A street vendor arranges Christmas decorations as Filipinos start to flock to shopping malls and street markets to prepare for the holidays. (Photo by Jun Mestica)
By Father Shay Cullen
Manila:  What makes Christmas so beautiful, so cheerful, and a happy time, especially for children? It must be the gift-giving, the time when children look forward to gifts and love and caring and sharing.
The children of some well-off families receive so many gifts through the years that receiving more means nothing anymore. Children from poor families, however, looks at a Christmas gift as a joy they never forget because they have so little in this world.

Christmas is about change of heart and mind when the rich reach out to the poor. It's about caring and sharing.

It may not be much to ask, but with millions of displaced children in the world today, hundreds of thousands hungry and starving, it will be our duty and honor and a blessing for us to be able to share with them.

To give from our abundance and not to keep it all for ourselves is the spirit of Christmas. This is what should be with us all our lives — helping others not just ourselves.

It's a natural virtue to care and share with our own families, but to help a stranger in need is an act of great goodness and virtue. That is being a good neighbor.

A frugal Christmas is in order and we are challenged to have the courage and the love of neighbors and to stop and ask, "Who is my neighbor?"

In case you have forgotten that important teaching of Jesus of Nazareth, I remind you, it is the traveler who was beaten and robbed and left for dead.

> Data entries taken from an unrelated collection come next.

==> config.mk <==
export PLATFORM = sky130hd
export DESIGN_NAME = acr_ctrl_bank
export DESIGN_NICKNAME = d
export VERILOG_FILES = /design/src/hdl/acr_pkg.sv /design/src/hdl/acr_ctrl_bank.sv /design/src/hdl/acr_odd_trim.sv
export VERILOG_INCLUDE_DIRS = /design/src /design/src/hdl
export SDC_FILE = /design/constraint.sdc
export NUM_CORES = 1
export LEC_CHECK = 0
export BUFFER_PORTS_ARGS = -buffer_cell sky130_fd_sc_hd__buf_2
export CORE_MARGIN = 8
export CORE_UTILIZATION = 40
export DETAILED_ROUTE_END_ITERATION = 10
export PLACE_DENSITY = 0.57
export SYNTH_ARGS = -nofsm -noshare
export SYNTH_HDL_FRONTEND = slang
export SYNTH_SLANG_ARGS = --single-unit
==> constraint.sdc <==
create_clock -name CLK_IN -period 17 [get_ports CLK_IN]
set_clock_uncertainty 0.15 [all_clocks]
set_input_delay 1.7 -clock CLK_IN [delete_from_list [all_inputs] [get_ports CLK_IN]]
set_output_delay 1.7 -clock CLK_IN [all_outputs]
set_load 0.02 [all_outputs]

The rich politician and merchant came and saw him and walked on by. The simple traveler, an outcast — a refugee almost — of Jewish society, came by and helped the wounded and bound his wounds when others would not and would leave him to die.

There are those who look the other way and walk on by. As many as 6,000 people have been shot dead in the Philippines since June this year. We ask why?

We are challenged by the Christmas spirit to put aside lavish plans for big spending and parties and think of the wounded and the dying in the war in Syria.

These are victims of the ruthless bombing of civilians, schools and hospitals by Putin of Russia and the war criminal Assad.

We must be concerned that the UK has sold 4.2 billion dollars worth of arms to the Saudis for their war in Yemen, killing hundreds of civilians including women and children. Whether they were killed intentionally or not, it's a war crime. It's like putting a sword in the hands of King Herod.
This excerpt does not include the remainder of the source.